The majority of NGOs office bearers complained that both print and electronic media are not covering their humanitarian assistance activities. They severely criticised the role of some anchor persons of independent TV channels, district correspondents, and urban based media.

The Director News GEO TV Channel, Mr Absar Alam, told the participants that the office of the director news is the most powerful in any news TV channel organisation. He asked the NGOs and CSOs to keep close liaison with directors news of independent TV Channels and anchor persons so their activities can be highlighted. It is the only way to get prominent TV coverage, he concluded.

The President Rural Media Network Pakistan (RMNP) Ehsan Ahmed Sehar told the participants that district correspondents are the backbone of the media industry in Pakistan, but no media house has yet paid attention to capacity building of the district correspondents who represent 65% of the populace of the country. He said that 99% of district correspondents are not paid or poorly paid, but despite it they were reporting to both print and electronic media in Pakistan. He said that print and electronic media in Pakistan is based in major cities but the district correspondent released a large number of breaking news stories.

Citing the example of the Mukhar Mai gang rape incident, he said this story was first reported by a rural correspondent based in Jatoi, District Muzzafar Garh, South Punjab and published in a regional newspaper Naya Daur Multan. Afterwards it was picked up by the international newsagency AFP and received extensive coverage in both national and international media. Now gang rape victim Mukhtar Mai is one of the torch bearers of women’s rights in rural Pakistan and her NGO Mukhtar Mai Welfare organisation is also beneficiary of NED with OAK DF.

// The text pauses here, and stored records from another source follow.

File: src/rtl/serial_rx_port.sv
// 8N1 UART receiver with a show-ahead byte FIFO feeding the processor serial input channel.
// Bytes that arrive while the FIFO is full and not being popped are dropped and flagged sticky.
module serial_rx_port #(
  parameter int unsigned CLKS_PER_BIT = 434,
  parameter int unsigned ADDR_W       = 4
) (
  input  logic              clock,
  input  logic              reset,
  input  logic              rx,
  output logic [7:0]        data_out,
  output logic              valid_out,
  input  logic              rden_in,
  output logic [ADDR_W:0]   count_out,
  output logic              overrun_out,
  output logic              frame_err_out
);

  localparam int unsigned CntW  = $clog2(CLKS_PER_BIT);
  localparam int unsigned Depth = 2 ** ADDR_W;

  localparam logic [CntW-1:0]  LastCnt  = CntW'(CLKS_PER_BIT - 1);
  localparam logic [CntW-1:0]  HalfCnt  = CntW'(CLKS_PER_BIT / 2 - 1);
  localparam logic [ADDR_W:0]  FullCnt  = (ADDR_W + 1)'(Depth);

  typedef enum logic [1:0] {StIdle, StStart, StData, StStop} state_e;

  // Line synchronizer; both flops preset to the idle level.
  logic rx_meta_q, rx_s_q;

  always_ff @(posedge clock) begin
    if (reset) begin
      rx_meta_q <= 1'b1;
      rx_s_q    <= 1'b1;
    end else begin
      rx_meta_q <= rx;
      rx_s_q    <= rx_meta_q;
    end
  end

  state_e          state_q, state_d;
  logic [CntW-1:0] cnt_q, cnt_d;
  logic [2:0]      idx_q, idx_d;
  logic [7:0]      shift_q, shift_d;
  logic            frame_err_q, frame_err_d;
  logic            push;

  always_ff @(posedge clock) begin
    if (reset) begin
      state_q     <= StIdle;
      cnt_q       <= '0;
      idx_q       <= '0;
      shift_q     <= '0;
      frame_err_q <= 1'b0;
    end else begin
      state_q     <= state_d;
      cnt_q       <= cnt_d;
      idx_q       <= idx_d;
      shift_q     <= shift_d;
      frame_err_q <= frame_err_d;
    end
  end

  always_comb begin
    state_d     = state_q;
    cnt_d       = cnt_q;
    idx_d       = idx_q;
    shift_d     = shift_q;
    frame_err_d = 1'b0;
    push        = 1'b0;
    unique case (state_q)
      StIdle: begin
        if (!rx_s_q) begin
          state_d = StStart;
          cnt_d   = '0;
        end
      end
      StStart: begin
        if (cnt_q == HalfCnt) begin
          // A start bit that is high again at mid-bit was a glitch.
          cnt_d   = '0;
          idx_d   = '0;
          state_d = rx_s_q ? StIdle : StData;
        end else begin
          cnt_d = cnt_q + 1'b1;
        end
      end
      StData: begin
        if (cnt_q == LastCnt) begin
          shift_d[idx_q] = rx_s_q;
          cnt_d          = '0;
          if (idx_q == 3'd7) begin
            state_d = StStop;
          end else begin
            idx_d = idx_q + 1'b1;
          end
        end else begin
          cnt_d = cnt_q + 1'b1;
        end
      end
      StStop: begin
        if (cnt_q == LastCnt) begin
          cnt_d       = '0;
          state_d     = StIdle;
          push        = rx_s_q;
          frame_err_d = !rx_s_q;
        end else begin
          cnt_d = cnt_q + 1'b1;
        end
      end
      default: state_d = StIdle;
    endcase
  end

  logic [7:0]        mem_q [Depth];
  logic [ADDR_W-1:0] wr_ptr_q, wr_ptr_d;
  logic [ADDR_W-1:0] rd_ptr_q, rd_ptr_d;
  logic [ADDR_W:0]   count_q, count_d;
  logic              overrun_q, overrun_d;
  logic              pop, full, push_ok;

  assign pop     = rden_in && (count_q != '0);
  assign full    = (count_q == FullCnt);
  // A simultaneous pop frees the slot, so a push into a full FIFO is still taken.
  assign push_ok = push && (!full || pop);

  always_comb begin
    wr_ptr_d  = push_ok ? wr_ptr_q + 1'b1 : wr_ptr_q;
    rd_ptr_d  = pop ? rd_ptr_q + 1'b1 : rd_ptr_q;
    overrun_d = overrun_q | (push && full && !pop);
    count_d   = count_q;
    unique case ({push_ok, pop})
      2'b10:   count_d = count_q + 1'b1;
      2'b01:   count_d = count_q - 1'b1;
      default: count_d = count_q;
    endcase
  end

  always_ff @(posedge clock) begin
    if (reset) begin
      wr_ptr_q  <= '0;
      rd_ptr_q  <= '0;
      count_q   <= '0;
      overrun_q <= 1'b0;
    end else begin
      wr_ptr_q  <= wr_ptr_d;
      rd_ptr_q  <= rd_ptr_d;
      count_q   <= count_d;
      overrun_q <= overrun_d;
    end
  end

  always_ff @(posedge clock) begin
    if (!reset && push_ok) begin
      mem_q[wr_ptr_q] <= shift_q;
    end
  end

  assign valid_out     = (count_q != '0);
  assign data_out      = valid_out ? mem_q[rd_ptr_q] : 8'h00;
  assign count_out     = count_q;
  assign overrun_out   = overrun_q;
  assign frame_err_out = frame_err_q;

endmodule
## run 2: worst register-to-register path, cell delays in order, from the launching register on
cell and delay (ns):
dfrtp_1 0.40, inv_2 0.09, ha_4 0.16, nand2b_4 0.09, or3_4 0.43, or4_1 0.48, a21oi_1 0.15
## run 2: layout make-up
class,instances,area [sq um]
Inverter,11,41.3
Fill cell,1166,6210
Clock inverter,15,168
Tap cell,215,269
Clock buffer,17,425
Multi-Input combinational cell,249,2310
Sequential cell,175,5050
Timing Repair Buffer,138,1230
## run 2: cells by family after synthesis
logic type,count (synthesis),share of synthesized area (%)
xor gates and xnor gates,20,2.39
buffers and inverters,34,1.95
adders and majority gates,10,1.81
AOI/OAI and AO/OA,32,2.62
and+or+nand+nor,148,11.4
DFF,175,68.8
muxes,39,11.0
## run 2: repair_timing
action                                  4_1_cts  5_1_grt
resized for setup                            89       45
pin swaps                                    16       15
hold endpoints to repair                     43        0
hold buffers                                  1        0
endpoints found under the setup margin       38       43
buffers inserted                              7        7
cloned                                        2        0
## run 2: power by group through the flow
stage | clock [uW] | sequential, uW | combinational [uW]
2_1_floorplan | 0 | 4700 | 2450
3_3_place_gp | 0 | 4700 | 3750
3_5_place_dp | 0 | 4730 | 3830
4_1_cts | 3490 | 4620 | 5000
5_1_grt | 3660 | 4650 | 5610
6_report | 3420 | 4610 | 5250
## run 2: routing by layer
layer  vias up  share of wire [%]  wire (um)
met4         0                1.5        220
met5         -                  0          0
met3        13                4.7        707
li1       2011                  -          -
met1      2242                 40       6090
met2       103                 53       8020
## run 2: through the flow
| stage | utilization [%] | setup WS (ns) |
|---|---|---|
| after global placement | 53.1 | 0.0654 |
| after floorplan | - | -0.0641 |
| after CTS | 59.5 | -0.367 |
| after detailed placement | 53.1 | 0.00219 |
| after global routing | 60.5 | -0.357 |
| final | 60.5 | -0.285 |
**src/rtl/serial_mag_cmp_ctrl.sv**
```systemverilog
// serial_mag_cmp_ctrl: bit-serial unsigned magnitude comparator controller.
//   Compares two K-bit operands MSB first, one bit per cycle, stopping at the
//   first differing bit. Gives a start/busy/done handshake to the datapath.
// Latency: start to done is (bits examined)+1 cycles, i.e. 2 .. K+1 cycles.
// Backpressure: none; start is only sampled in IDLE and is never queued,
//   abort cancels a comparison in RUN without touching the held results.
//
// Ports:
//   clk, rst_n      : clock, asynchronous active-low reset
//   start           : comparison request, sampled in IDLE only
//   abort           : synchronous cancel, effective in RUN only
//   a, b            : K-bit unsigned operands, captured on accepted start
//   busy            : high whenever the controller is not IDLE
//   done            : one-cycle pulse, result outputs were just updated
//   gt, eq, lt      : registered one-hot result of the last completed compare
//   cycles          : bit positions examined by the last completed compare

module serial_mag_cmp_ctrl #(
  parameter int K  = 8,
  parameter int CW = $clog2(K + 1)
) (
  input  logic          clk,
  input  logic          rst_n,
  input  logic          start,
  input  logic          abort,
  input  logic [K-1:0]  a,
  input  logic [K-1:0]  b,
  output logic          busy,
  output logic          done,
  output logic          gt,
  output logic          eq,
  output logic          lt,
  output logic [CW-1:0] cycles
);

  // Bit index width; a 1-bit operand still needs a 1-bit index register.
  localparam int IW = (K > 1) ? $clog2(K) : 1;

  localparam logic [IW-1:0] IDX_MSB = IW'(K - 1);
  localparam logic [IW-1:0] IDX_ONE = IW'(1);
  localparam logic [CW-1:0] K_CW    = CW'(K);

  typedef enum logic [1:0] {
    IDLE = 2'd0,
    RUN  = 2'd1,
    DONE = 2'd2
  } state_t;

  state_t        state_q,  state_d;
  logic [K-1:0]  op_a_q,   op_a_d;
  logic [K-1:0]  op_b_q,   op_b_d;
  logic [IW-1:0] idx_q,    idx_d;
  logic          busy_q,   busy_d;
  logic          done_q,   done_d;
  logic          gt_q,     gt_d;
  logic          eq_q,     eq_d;
  logic          lt_q,     lt_d;
  logic [CW-1:0] cycles_q, cycles_d;

  // The single-bit compare slice: the bit pair currently under examination.
  logic bit_a;
  logic bit_b;

  always_comb begin
    bit_a = op_a_q[idx_q];
    bit_b = op_b_q[idx_q];
  end

  // Next-state and next-result logic. Results only change on RUN->DONE, so
  // every other path simply holds them.
  always_comb begin
    state_d  = state_q;
    op_a_d   = op_a_q;
    op_b_d   = op_b_q;
    idx_d    = idx_q;
    gt_d     = gt_q;
    eq_d     = eq_q;
    lt_d     = lt_q;
    cycles_d = cycles_q;

    case (state_q)
      IDLE: begin
        if (start) begin
          op_a_d  = a;
          op_b_d  = b;
          idx_d   = IDX_MSB;
          state_d = RUN;
        end
      end

      RUN: begin
        // abort takes priority over a decision made in the same cycle
        if (abort) begin
          state_d = IDLE;
        end else if (bit_a != bit_b) begin
          // Operands differ at idx: the larger one has the 1 here.
          gt_d     = bit_a;
          lt_d     = bit_b;
          eq_d     = 1'b0;
          cycles_d = K_CW - CW'(idx_q);
          state_d  = DONE;
        end else if (idx_q == '0) begin
          // Every bit matched down to the LSB.
          gt_d     = 1'b0;
          lt_d     = 1'b0;
          eq_d     = 1'b1;
          cycles_d = K_CW;
          state_d  = DONE;
        end else begin
          idx_d = idx_q - IDX_ONE;
        end
      end

      DONE: begin
        state_d = IDLE;
      end

      default: begin
        state_d = IDLE;
      end
    endcase

    // Handshake outputs are registered from the next state so they line up
    // with the state they describe.
    busy_d = (state_d != IDLE);
    done_d = (state_d == DONE);
  end

  always_ff @(posedge clk or negedge rst_n) begin
    if (!rst_n) begin
      state_q  <= IDLE;
      op_a_q   <= '0;
      op_b_q   <= '0;
      idx_q    <= '0;
      busy_q   <= 1'b0;
      done_q   <= 1'b0;
      gt_q     <= 1'b0;
      eq_q     <= 1'b0;
      lt_q     <= 1'b0;
      cycles_q <= '0;
    end else begin
      state_q  <= state_d;
      op_a_q   <= op_a_d;
      op_b_q   <= op_b_d;
      idx_q    <= idx_d;
      busy_q   <= busy_d;
      done_q   <= done_d;
      gt_q     <= gt_d;
      eq_q     <= eq_d;
      lt_q     <= lt_d;
      cycles_q <= cycles_d;
    end
  end

  assign busy   = busy_q;
  assign done   = done_q;
  assign gt     = gt_q;
  assign eq     = eq_q;
  assign lt     = lt_q;
  assign cycles = cycles_q;

endmodule

```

The President of RMNP underlined the need for capacity building of district correspondents and urged NGOs and CSOs to collaborate with national and regional media organisations so training programmes for rural female journalists can be launched. He stated that an unfortunate aspect of Pakistani journalism is that there were many distinguished women journalists in cities but none in rural areas. He added that rural societies are highly segregated and the lack of women journalists meant that media did not properly cover a large segment of rural life.